- Interactive map of the Sheraton Arlington Hotel area

General information
- Type: Hotel
- Architectural style: Modern
- Location: Arlington, Texas United States, 1500 Convention Center Drive
- Coordinates: 32°45′24.8688″N 97°4′54.426″W﻿ / ﻿32.756908000°N 97.08178500°W
- Completed: 1984
- Closed: February 15, 2026
- Demolished: June 6, 2026
- Owner: Sheraton Hotels and Resorts (1984–2014) Urbana Varro Hospitality Management Company LLC (2014–2023) Loews Hotels (2023–2026)
- Operator: Urbana Varro Hospitality Management Company LLC (2014–2026)

Technical details
- Floor count: 19

= Sheraton Arlington Hotel =

The Sheraton Arlington Hotel was a 311-room Sheraton hotel located in Arlington, Texas owned by Loews Hotels. Opened in 1984, the hotel was built on the site of the former Seven Seas Marine Life Park and was connected to the Arlington Expo Center (now known as Esports Stadium Arlington). The building contains 26,000 square feet of event space. The hotel has hosted various events including the professional wrestling fan convention Starrcast from July 11–12, 2025 during the weekend for All Elite Wrestling's (AEW) All In pay-per-view.

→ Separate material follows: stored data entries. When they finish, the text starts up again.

Context: an optimization exercise on an open-source flow, tuned for small area. The choices shown serve that exercise and are no tape-out recipe.
Only simulation tests tie the RTL to the original design; equivalence was not proved.
No activity file was given, so power comes from the tool's default toggle rates.

==> flow/design.v <==
module sbfc #(
    parameter PMAX      = 8,         
    parameter GAP_RESET = 16'd2      
) (
    input  wire        clk,
    input  wire        rst,           
    input  wire        host_wr,       
    input  wire        host_space,    
    input  wire [7:0]  host_addr,
    input  wire [15:0] host_wdata,
    output reg  [15:0] host_rdata,    
    output wire        busy,
    output wire        done,
    output wire        err,
    input  wire        link_open,
    output wire        tx_valid,
    output reg  [7:0]  tx_data,
    input  wire        tx_ready,
    output wire        tx_flush,
    input  wire        tx_flush_ack,
    input  wire        tx_err,
    output wire        rx_ready,
    input  wire        rx_valid,
    input  wire [7:0]  rx_data,
    input  wire        rx_err,
    input  wire        tick,
    output wire        pld_we,
    output wire [7:0]  pld_waddr,
    output wire [7:0]  pld_wdata
);
    localparam S_IDLE  = 3'd0;
    localparam S_GAP   = 3'd1;
    localparam S_TX    = 3'd2;
    localparam S_FLUSH = 3'd3;
    localparam S_RXH   = 3'd4;
    localparam S_RXP   = 3'd5;
    localparam E_CONN   = 4'd1;
    localparam E_IO     = 4'd2;
    localparam E_CSUM   = 4'd3;
    localparam E_PROTO  = 4'd4;
    localparam E_DEVICE = 4'd5;
    localparam E_INVAL  = 4'd6;
    localparam E_LENGTH = 4'd7;
    localparam E_EMPTY  = 4'd8;
    localparam [7:0] RT_CONTROL = 8'h8C;
    localparam [7:0] RT_QUERY   = 8'h83;
    localparam [7:0] OP_PWRON  = 8'h01;
    localparam [7:0] OP_PWROFF = 8'h02;
    localparam [7:0] OP_PWRQ   = 8'h03;
    localparam [7:0] OP_PWRTGL = 8'h07;
    localparam [7:0] OP_SENDD  = 8'h08;
    reg [2:0]  seq;
    reg [7:0]  idx;
    reg        phase;
    reg [7:0]  opl;
    reg [7:0]  acc;
    reg [15:0] gapcnt;
    reg        st_done, st_err, st_ovr, st_seen;
    reg [3:0]  errcode;
    reg [7:0]  errinfo;
    reg [1:0]  result;           
    reg [7:0]  plen;
    reg [15:0] gap;
    reg [7:0]  d_rtype, d_cat, d_func, d_plen;
    reg [7:0]  d_param [0:PMAX-1];
    reg [7:0]  l_rtype, l_cat, l_func, l_plen;
    reg [7:0]  l_param [0:PMAX-1];
    reg [7:0]  hdr, ans, rsz;
    reg        pld0_nz;          
    localparam AW = $clog2(PMAX);
    integer i;
    function [31:0] rom_head;    
        input [7:0] op;
        case (op)
            8'h01:   rom_head = {8'h8C, 8'h00, 8'h00, 8'd2};
            8'h02:   rom_head = {8'h8C, 8'h00, 8'h00, 8'd2};
            8'h03:   rom_head = {8'h83, 8'h00, 8'h00, 8'd2};
            8'h04:   rom_head = {8'h8C, 8'h00, 8'h05, 8'd3};
            8'h05:   rom_head = {8'h8C, 8'h00, 8'h05, 8'd3};
            8'h06:   rom_head = {8'h8C, 8'h00, 8'h06, 8'd2};
            default: rom_head = 32'd0;
        endcase
    endfunction
    function [23:0] rom_param;   
        input [7:0] op;
        case (op)
            8'h01:   rom_param = {8'h02, 8'h01, 8'h00};
            8'h02:   rom_param = {8'h02, 8'h00, 8'h00};
            8'h03:   rom_param = {8'hFF, 8'hFF, 8'h00};
            8'h04:   rom_param = {8'h03, 8'h00, 8'h00};
            8'h05:   rom_param = {8'h03, 8'h00, 8'h01};
            8'h06:   rom_param = {8'h02, 8'h00, 8'h00};
            default: rom_param = 24'd0;
        endcase
    endfunction
    assign busy     = (seq != S_IDLE);
    assign done     = st_done;
    assign err      = st_err;
    assign tx_valid = (seq == S_TX);
    assign tx_flush = (seq == S_FLUSH);
    assign rx_ready = (seq == S_RXH) || (seq == S_RXP);
    wire       is_query  = (l_rtype == RT_QUERY);
    wire [7:0] rsz_m1    = rsz - 8'd1;
    wire [8:0] last_tx   = 9'd3 + {1'b0, l_plen};
    wire [7:0] pidx = idx - 8'd3;
    always @(*) begin
        if (idx == 8'd0)
            tx_data = l_rtype;
        else if (idx == 8'd1)
            tx_data = l_cat;
        else if (idx == 8'd2)
            tx_data = l_func;
        else if ({1'b0, idx} < last_tx)
            tx_data = (pidx < PMAX) ? l_param[pidx[AW-1:0]] : 8'h00;
        else
            tx_data = acc;
    end
    wire rx_event  = rx_ready && rx_valid && !rx_err;
    assign pld_we    = rx_event && (seq == S_RXP) && (idx < rsz_m1);
    assign pld_waddr = idx;
    assign pld_wdata = rx_data;
    always @(*) begin
        host_rdata = 16'h0000;
        if (host_space) begin
            if (host_addr < PMAX)
                host_rdata = {8'h00, d_param[host_addr[AW-1:0]]};
        end else begin
            case (host_addr)
                8'h00: host_rdata = {8'h00, opl};
                8'h01: host_rdata = {11'd0, st_seen, st_ovr, st_err, st_done, busy};
                8'h02: host_rdata = {12'd0, errcode};
                8'h03: host_rdata = {8'h00, errinfo};
                8'h04: host_rdata = {14'd0, result};
                8'h05: host_rdata = {8'h00, plen};
                8'h06: host_rdata = gap;
                8'h08: host_rdata = {8'h00, d_rtype};
                8'h09: host_rdata = {8'h00, d_cat};
                8'h0A: host_rdata = {8'h00, d_func};
                8'h0B: host_rdata = {8'h00, d_plen};
                default: host_rdata = 16'h0000;
            endcase
        end
    end
    wire [7:0] cmd_op    = host_wdata[7:0];
    wire       cmd_wr    = host_wr && !host_space && (host_addr == 8'h00);
    wire       op_valid  = (cmd_op >= 8'h01) && (cmd_op <= 8'h08);
    wire       sendd_ok  = ((d_rtype == RT_CONTROL) || (d_rtype == RT_QUERY)) &&
                           (d_plen >= 8'd1) && (d_plen <= PMAX);
    wire [7:0] first_op  = (cmd_op == OP_PWRTGL) ? OP_PWRQ : cmd_op;
    wire [3:0] check_code = (rx_data != acc) ? E_CSUM   :
                            (hdr != 8'h70)   ? E_PROTO  :
                            (ans != 8'h00)   ? E_DEVICE : 4'd0;
    task do_abort;
        input [3:0] code;
        input [7:0] info;
        begin
            errcode <= code;
            errinfo <= info;
            st_err  <= 1'b1;
            st_done <= 1'b1;
            result  <= 2'b00;
            plen    <= 8'h00;
            seq     <= S_IDLE;
        end
    endtask
    task do_finish;
        begin
            st_done <= 1'b1;
            seq     <= S_IDLE;
        end
    endtask
    task begin_tx;
        begin
            st_seen <= 1'b1;
            acc     <= 8'h00;
            idx     <= 8'h00;
            seq     <= S_TX;
        end
    endtask
    task start_txn;
        begin
            if (st_seen && gap != 16'd0) begin
                gapcnt <= gap;
                seq    <= S_GAP;
            end else begin
                begin_tx;
            end
        end
    endtask
    task load_rom;
        input [7:0] op;
        reg [31:0] h;
        reg [23:0] p;
        begin
            h = rom_head(op);
            p = rom_param(op);
            l_rtype    <= h[31:24];
            l_cat      <= h[23:16];
            l_func     <= h[15:8];
            l_plen     <= h[7:0];
            l_param[0] <= p[23:16];
            l_param[1] <= p[15:8];
            l_param[2] <= p[7:0];
        end
    endtask
    task check_and_complete;
        input [7:0] m;           
        begin
            if (check_code != 4'd0) begin
                do_abort(check_code, (check_code == E_DEVICE) ? ans : 8'h00);
            end else if (opl == OP_PWRQ) begin
                if (m == 8'd0) begin
                    do_abort(E_EMPTY, 8'h00);
                end else begin
                    plen   <= m;
                    result <= {1'b1, pld0_nz};
                    do_finish;
                end
            end else if (opl == OP_PWRTGL && !phase) begin
                if (m == 8'd0) begin
                    do_abort(E_EMPTY, 8'h00);
                end else begin
                    phase <= 1'b1;
                    load_rom(pld0_nz ? OP_PWROFF : OP_PWRON);
                    start_txn;
                end
            end else if (opl == OP_SENDD) begin
                plen <= m;
                do_finish;
            end else begin
                do_finish;
            end
        end
    endtask
    always @(posedge clk) begin
        if (rst) begin
            seq     <= S_IDLE;
            idx     <= 8'h00;
            phase   <= 1'b0;
            opl     <= 8'h00;
            acc     <= 8'h00;
            gapcnt  <= 16'd0;
            st_done <= 1'b0;
            st_err  <= 1'b0;
            st_ovr  <= 1'b0;
            st_seen <= 1'b0;
            errcode <= 4'd0;
            errinfo <= 8'h00;
            result  <= 2'b00;
            plen    <= 8'h00;
            gap     <= GAP_RESET;
            d_rtype <= 8'h00;
            d_cat   <= 8'h00;
            d_func  <= 8'h00;
            d_plen  <= 8'h00;
            for (i = 0; i < PMAX; i = i + 1)
                d_param[i] <= 8'h00;
        end else begin
            if (host_wr) begin
                if (host_space) begin
                    if (host_addr < PMAX)
                        d_param[host_addr[AW-1:0]] <= host_wdata[7:0];
                end else begin
                    case (host_addr)
                        8'h01: if (host_wdata[3]) st_ovr <= 1'b0;
                        8'h06: gap     <= host_wdata;
                        8'h08: d_rtype <= host_wdata[7:0];
                        8'h09: d_cat   <= host_wdata[7:0];
                        8'h0A: d_func  <= host_wdata[7:0];
                        8'h0B: d_plen  <= host_wdata[7:0];
                        default: ;
                    endcase
                end
            end
            case (seq)
                S_IDLE: begin
                    if (cmd_wr) begin
                        opl     <= cmd_op;
                        st_done <= 1'b0;
                        st_err  <= 1'b0;
                        errcode <= 4'd0;
                        errinfo <= 8'h00;
                        result  <= 2'b00;
                        plen    <= 8'h00;
                        phase   <= 1'b0;
                        if (!link_open) begin
                            do_abort(E_CONN, 8'h00);
                        end else if (!op_valid) begin
                            do_abort(E_INVAL, 8'h00);
                        end else if (cmd_op == OP_SENDD) begin
                            l_rtype <= d_rtype;
                            l_cat   <= d_cat;
                            l_func  <= d_func;
                            l_plen  <= d_plen;
                            for (i = 0; i < PMAX; i = i + 1)
                                l_param[i] <= d_param[i];
                            if (!sendd_ok)
                                do_abort(E_INVAL, 8'h00);
                            else
                                start_txn;
                        end else begin
                            load_rom(first_op);
                            start_txn;
                        end
                    end
                end
                S_GAP: begin
                    if (tick) begin
                        if (gapcnt == 16'd1)
                            begin_tx;
                        else
                            gapcnt <= gapcnt - 16'd1;
                    end
                end
                S_TX: begin
                    if (tx_err) begin
                        do_abort(E_IO, 8'h00);
                    end else if (tx_ready) begin
                        if ({1'b0, idx} < last_tx) begin
                            acc <= acc + tx_data;
                            idx <= idx + 8'd1;
                        end else begin
                            seq <= S_FLUSH;
                        end
                    end
                end
                S_FLUSH: begin
                    if (tx_err) begin
                        do_abort(E_IO, 8'h00);
                    end else if (tx_flush_ack) begin
                        acc <= 8'h00;
                        idx <= 8'h00;
                        seq <= S_RXH;
                    end
                end
                S_RXH: begin
                    if (rx_err) begin
                        do_abort(E_IO, 8'h00);
                    end else if (rx_valid) begin
                        if (idx == 8'd0) begin
                            hdr <= rx_data;
                            acc <= acc + rx_data;
                            idx <= 8'd1;
                        end else if (idx == 8'd1) begin
                            ans <= rx_data;
                            acc <= acc + rx_data;
                            idx <= 8'd2;
                        end else if (!is_query) begin
                            check_and_complete(8'd0);
                        end else if (rx_data != 8'h00) begin
                            rsz <= rx_data;
                            acc <= acc + rx_data;
                            idx <= 8'd0;
                            seq <= S_RXP;
                        end else begin
                            rsz <= 8'h00;
                            do_abort(E_LENGTH, 8'h00);
                        end
                    end
                end
                S_RXP: begin
                    if (rx_err) begin
                        do_abort(E_IO, 8'h00);
                    end else if (rx_valid) begin
                        if (idx < rsz_m1) begin
                            if (idx == 8'd0)
                                pld0_nz <= (rx_data != 8'h00);
                            acc <= acc + rx_data;
                            idx <= idx + 8'd1;
                        end else begin
                            check_and_complete(rsz_m1);
                        end
                    end
                end
                default: seq <= S_IDLE;
            endcase
            if (cmd_wr && seq != S_IDLE)
                st_ovr <= 1'b1;
        end
    end
endmodule
==> flow/run.sh <==
#!/bin/bash
# synth_recipe.tcl (not shown) runs the flow's synth.tcl, then flattens the netlist and writes it again
# the make line also repeats each setting of config.mk as NAME=value (left out here)
make -C /OpenROAD-flow-scripts/flow DESIGN_CONFIG=/design/flow/config.mk WORK_HOME=/design/flow/orfs CLKGATE_MAP_FILE= SYNTH_SCRIPT=/design/flow/synth_recipe.tcl finish
==> flow/config.mk <==
export PLATFORM = sky130hd
export DESIGN_NAME = sbfc
export DESIGN_NICKNAME = sbfc
export VERILOG_FILES = /design/flow/design.v
export SDC_FILE = /design/flow/constraint.sdc
export NUM_CORES = 4
export LEC_CHECK = 0
export CAP_MARGIN = 20
export CORE_MARGIN = 2
export CORE_UTILIZATION = 40
export PLACE_DENSITY = 0.6
export SLEW_MARGIN = 20
==> flow/constraint.sdc <==
create_clock -name core_clock -period 10.0 [get_ports {clk}]
set_input_delay 2.0000 -clock core_clock [delete_from_list [all_inputs] [get_ports {clk}]]
set_output_delay 2.0000 -clock core_clock [all_outputs]
set_load 0.01 [all_outputs]
==> run summary <==
[flip-flops by register name, indices dropped and copies added (netlist names), 8 cells and up]
name	flops
l_plen	8
d_param	64
d_plen	8
l_param	64
gap	16
opl	8
idx	8
d_rtype	8
plen	8
d_func	8
d_cat	8
acc	8
l_rtype	8
l_cat	8
rsz	8
l_func	8
gapcnt	16
hdr	8
ans	8
errinfo	8
[cells by family (layout without fill, tap and decap cells)]
| group | count (synthesis) | in the layout |
|---|---|---|
| compound gates | 412 | 412 |
| xor+xnor | 25 | 25 |
| fa+ha+maj | 45 | 45 |
| buf+inv | 145 | 220 |
| flops | 303 | 303 |
| mux | 69 | 69 |
| simple gates | 567 | 567 |
[worst paths after layout]
kind                                     from            end  slack (ns)
worst max-delay path             host_addr[1]  host_rdata[3]        2.83
worst min-delay path            d_param[6][1]  l_param[6][1]        0.44
worst max register to register         idx[1]         acc[7]        4.81
worst min register to register  d_param[6][1]  l_param[6][1]        0.44
[critical path, stage by stage]
cell             delay [ns]
buf_2                  0.08
buf_4                  0.46
nor2b_1                0.85
and3_1                 0.67
a22o_1                 0.24
a211oi_1               0.05
o22ai_1                0.20
clkdlybuf4s50_1        0.58
[layout make-up]
| class | count | area [µm²] | area share (%) |
|---|---|---|---|
| Clock buffer | 42 | 932 | 5.01 |
| Sequential cell | 303 | 7920 | 42.5 |
| Multi-Input combinational cell | 1118 | 7640 | 41.0 |
| Timing Repair Buffer | 120 | 1110 | 5.97 |
| Clock inverter | 22 | 225 | 1.21 |
| Inverter | 36 | 135 | 0.726 |
| Tap cell | 525 | 657 | 3.53 |
[routing by layer]
metal  up-vias  routed length [µm]  GRT usage (%)
met5         -                  13              0
met4         2                1620           8.13
met3       107                4360           3.71
met2       669               24000           39.5
met1      6373               22400           35.4
li1       6011                   -              -
[metrics by stage]
step           instances  power [µW]
4_1_cts             2166        2770
2_1_floorplan       1566        1430
5_1_grt             2166        2820
6_report            2166        2750
3_3_place_gp        2102        1490
3_5_place_dp        2102        1490
[placed cells by master, fill, tap and decap left out, types with 35 or more instances in the layout]
cell type / count
a21oi_1: 109
nand2_1: 168
and2_1: 92
edfxtp_1: 185
ha_1: 42
o21ai_0: 63
nor2_1: 95
clkbuf_16: 35
dfxtp_1: 118
nor3_1: 37
clkdlybuf4s50_1: 86
inv_1: 36
[report_power, final]
group	switching, µW	internal (µW)
sequential	8.98	1330
clock	539	751
combinational	77.3	44.9
==> impl_results.md <==
- Sink Count: 303
- Peak supply drop: approximately 0.12 mV
- Clk buf depth: 3
- Post-route minimum period: 7.17 ns
- Placement Setup Slack: 2.81 ns
- Syn avg cell area: 10.3 µm²
- Min setup slack post-route: 2.83 ns
- GR Overflow Total: 0
- Worst hold margin: 0.441 ns
- FP Rows: 73
- Final TNS setup: 0 ns
- Achievable Freq: 140 MHz
- Root Driver: clkbuf_16
- Critical Path AT: between 5 and 6 ns
- Initial antenna violation count: 1
- Layout Skew: 0.0259 ns
- Die Footprint: 0.0418 mm²
- Hpwl dp: 37000 µm
- Gr usage total: 25.0%
- Post-CTS Hold Fix Bufs: 0
- Area growth syn-to-layout: 15.8%
- Number of setup buffers added after CTS: 0
- Crit. End Element: output port
- Yosys warns: 2
- H-tree Lvls: 2
- Critical Path RT: 8.00 ns
- DRT Pass-1 Iters: 6
- Antenna-violating nets left: 0
- RSZ-0062 raised after global routing: no
- TritonCTS buffer count: 35
- Clock-pin slew on the worst setup and hold paths: 0.06 ns
- Fin. Hold Viols: 0
- Placed Instance Area: between 0.015 and 0.02 mm²
- Die Span Y: roughly 200 µm
- NumNets Final: approximately 1700
- Top-count cell post-synth: edfxtp_1
- # setup viols final: 0
- Crit Path Category: in2out
- Synth top area cells: edfxtp_1 (35%), dfxtp_1 (15%), nand2_1 (3.9%)
- Worst-Skew Late Latency: 0.54 ns
- Number of global-route vias before repair: between 10000 and 15000
- Final WL: 52300 µm
- CP max FO: 40
- Power per Cell Area: 148 mW/mm²
- Largest net degree at the start of global routing: 81
- Number of enable flip-flop cells after synthesis: 185
- Top Ports: 90
- Final core occ: 46.9%
- Share of post-route cells with drive strength above 1: between 10% and 20%
- Worst Setup Start Kind: primary input
- Mapped Cells: between 1500 and 2000
- Max-slew headroom: 21.7%
- Fin. max-slew vios: 0
- Ys flop type: edfxtp_1
- Post_cts resized: 0
- Max-Cap Viols: 0
- Most instantiated cells after synthesis: edfxtp_1 (185), nand2_1 (169), dfxtp_1 (118), a21oi_1 (109), nor2_1 (97)
- DR WL/cell: 24.2 µm
- Drt drc: 0
- Initial Util: 40.5%
- Area leader, netlist: edfxtp_1
- DR vias/cell: 6.08
- Register area share after synthesis: approximately 49%
- Cell Area, Synth: 0.0161 mm²
- Number of cells on the worst reg-to-reg path: 16
- Final worst-path cycle share: 71.7%
- Synth top area share: 34.5%
- Input/output buffers: 89
- Hold depth: 0
- Leakage power: 0.00652 µW
- Fraction of the mapped netlist area in compound gates: 17.7%
- CTS tree: built
- Status: timing/DRC/antenna clean
- First-pass GRT wire length: 79000 µm
- Cell area after layout: 0.0186 mm²
- Routability cong.: 0.978
- Vias: ~13000
- ANT cells: 0
- # fillers: 3661
- Yosys reg bits: 303
- Core footprint: 0.0397 mm²
- Asr flop ratio synth: 0%
- Slew @ Worst Pin: around 1.2 ns
- Count of cell types in the netlist: 83
- Post-Synth XOR/XNOR Area: 1.36%
- Initial DRC count: 1445
- Mux share of post-synthesis cell area: 6.18%
- Post-synthesis adder-cell area fraction: under 10%
- Post-Syn Nets: 1654
- Synth Area in Simple Gates: 18.3%
- Die Span X: 205 µm
- Main combinational cell family by area after synthesis: simple AND/OR/NAND/NOR gates
- Hold WC Path Type: reg2reg

re-timing with driven ports:
Ports are ideal in the flow. The routed layout listed here was re-timed in OpenROAD. Step 1 sets driving cells, clkbuf_16 on the clock port and buf_2 on the other inputs (assumed; they add their load-dependent delay and slew). Step 2 moves the port delays by t, midway between the first and last clock arrival at a register: inputs arrive t later, outputs are due t later. That takes back most of the time a late clock gives input paths. Three values: ideal, step 1, step 2; two values: the first two.
t (ns): 0.587
setup slack, ns: 2.833 / 2.812 / 2.812
worst register clock-pin slew, ns: 0.07 / 0.07
After both steps setup and hold are still met in this run. The setup slack of this run moves by -0.021 ns with the drivers and by -0.021 ns with both steps.
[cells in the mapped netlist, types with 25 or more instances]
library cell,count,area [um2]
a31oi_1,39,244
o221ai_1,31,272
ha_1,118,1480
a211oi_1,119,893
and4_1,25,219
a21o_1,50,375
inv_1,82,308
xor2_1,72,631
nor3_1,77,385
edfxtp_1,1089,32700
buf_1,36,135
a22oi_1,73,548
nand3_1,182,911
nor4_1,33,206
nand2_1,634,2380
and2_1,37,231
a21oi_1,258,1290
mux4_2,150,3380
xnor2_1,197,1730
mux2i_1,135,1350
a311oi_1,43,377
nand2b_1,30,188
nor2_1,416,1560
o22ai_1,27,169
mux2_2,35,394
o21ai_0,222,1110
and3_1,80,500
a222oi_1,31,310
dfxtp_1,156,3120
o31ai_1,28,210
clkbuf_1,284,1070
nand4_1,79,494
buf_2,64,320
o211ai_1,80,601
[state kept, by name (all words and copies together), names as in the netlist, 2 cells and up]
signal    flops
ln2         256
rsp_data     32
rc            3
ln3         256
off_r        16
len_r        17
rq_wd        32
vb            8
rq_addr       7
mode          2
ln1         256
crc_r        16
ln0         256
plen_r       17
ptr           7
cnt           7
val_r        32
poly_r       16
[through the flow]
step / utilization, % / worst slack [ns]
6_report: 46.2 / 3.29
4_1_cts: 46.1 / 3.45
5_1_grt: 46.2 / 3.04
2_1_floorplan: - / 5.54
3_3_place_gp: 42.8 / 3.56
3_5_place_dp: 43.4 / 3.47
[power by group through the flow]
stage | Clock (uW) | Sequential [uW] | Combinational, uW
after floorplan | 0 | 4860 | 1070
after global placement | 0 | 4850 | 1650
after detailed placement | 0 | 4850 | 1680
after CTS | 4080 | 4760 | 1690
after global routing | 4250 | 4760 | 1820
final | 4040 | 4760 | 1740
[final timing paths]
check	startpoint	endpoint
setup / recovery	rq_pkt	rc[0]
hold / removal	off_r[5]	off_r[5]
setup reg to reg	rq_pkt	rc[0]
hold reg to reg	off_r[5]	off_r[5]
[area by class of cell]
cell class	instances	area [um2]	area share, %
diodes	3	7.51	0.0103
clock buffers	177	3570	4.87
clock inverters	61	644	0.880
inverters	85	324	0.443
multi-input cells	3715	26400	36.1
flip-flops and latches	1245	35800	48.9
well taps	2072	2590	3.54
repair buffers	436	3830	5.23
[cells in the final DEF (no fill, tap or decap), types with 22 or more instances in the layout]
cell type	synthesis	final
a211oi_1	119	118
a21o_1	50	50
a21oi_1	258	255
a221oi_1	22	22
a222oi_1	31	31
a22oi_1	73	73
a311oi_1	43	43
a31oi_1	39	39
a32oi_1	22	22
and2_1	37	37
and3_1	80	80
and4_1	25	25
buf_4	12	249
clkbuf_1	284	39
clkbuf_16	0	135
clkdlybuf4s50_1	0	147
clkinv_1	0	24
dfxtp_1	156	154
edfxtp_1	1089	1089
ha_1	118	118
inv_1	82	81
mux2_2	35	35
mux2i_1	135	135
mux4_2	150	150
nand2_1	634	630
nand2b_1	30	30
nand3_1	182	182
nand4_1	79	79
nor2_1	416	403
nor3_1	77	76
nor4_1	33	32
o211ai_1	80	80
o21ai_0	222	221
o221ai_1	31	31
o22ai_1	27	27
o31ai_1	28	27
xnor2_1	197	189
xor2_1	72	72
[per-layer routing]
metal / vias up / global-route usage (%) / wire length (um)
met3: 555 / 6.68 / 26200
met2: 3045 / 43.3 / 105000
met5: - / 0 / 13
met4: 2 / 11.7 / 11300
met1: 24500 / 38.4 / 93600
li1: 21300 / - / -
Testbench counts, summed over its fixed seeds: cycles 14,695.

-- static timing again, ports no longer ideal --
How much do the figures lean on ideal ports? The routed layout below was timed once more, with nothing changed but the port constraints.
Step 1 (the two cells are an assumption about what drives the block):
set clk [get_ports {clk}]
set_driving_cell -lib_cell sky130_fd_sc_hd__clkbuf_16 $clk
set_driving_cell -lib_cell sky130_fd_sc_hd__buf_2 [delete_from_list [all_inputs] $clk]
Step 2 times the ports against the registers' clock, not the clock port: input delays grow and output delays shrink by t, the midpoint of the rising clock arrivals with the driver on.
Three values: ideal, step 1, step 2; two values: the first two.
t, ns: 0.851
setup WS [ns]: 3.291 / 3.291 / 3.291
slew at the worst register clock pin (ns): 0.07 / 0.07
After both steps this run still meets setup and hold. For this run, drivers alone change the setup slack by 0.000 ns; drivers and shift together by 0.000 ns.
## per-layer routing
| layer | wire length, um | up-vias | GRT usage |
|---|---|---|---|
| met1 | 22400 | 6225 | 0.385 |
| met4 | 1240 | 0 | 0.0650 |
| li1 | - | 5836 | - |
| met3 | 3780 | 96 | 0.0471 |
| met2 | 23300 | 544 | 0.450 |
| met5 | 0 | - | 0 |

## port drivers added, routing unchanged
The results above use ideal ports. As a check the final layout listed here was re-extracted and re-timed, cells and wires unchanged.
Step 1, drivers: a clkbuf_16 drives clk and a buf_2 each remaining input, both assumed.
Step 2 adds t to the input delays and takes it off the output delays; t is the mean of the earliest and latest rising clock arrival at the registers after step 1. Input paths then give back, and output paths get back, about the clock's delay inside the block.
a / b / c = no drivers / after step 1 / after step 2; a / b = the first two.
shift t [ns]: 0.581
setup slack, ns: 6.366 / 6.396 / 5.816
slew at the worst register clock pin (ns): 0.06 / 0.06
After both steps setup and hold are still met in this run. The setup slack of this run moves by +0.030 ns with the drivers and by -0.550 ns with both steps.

On August 14, 2023, Loews Hotels acquired the hotel for an undisclosed amount. On March 1, 2024, the Arlington Economic Development Corporation announced plans to redevelop the hotel under a public-private partnership with the Loews Corporation, a New York City-based conglomerate that primarily specializes in real estate. On December 4, 2025, the Urbana Varro Hospitality Management Company filed a notice to the Texas Workforce Commission under the WARN Act that the hotel would close on February 15, 2026 and that the company would lay off its 116 employees. In January 2026, Loews said that they would redevelop the site to build a luxury hotel called the "Americana" hotel on the site which would cost $550 million and would feature more than 83,000 square feet of event space, 507 rooms, and 39 guest suites. The hotel was imploded ahead of the 2026 FIFA World Cup on June 6, 2026 at 8:15 AM to make way for The Americana which is expected to be opened in between late 2028 to early 2029.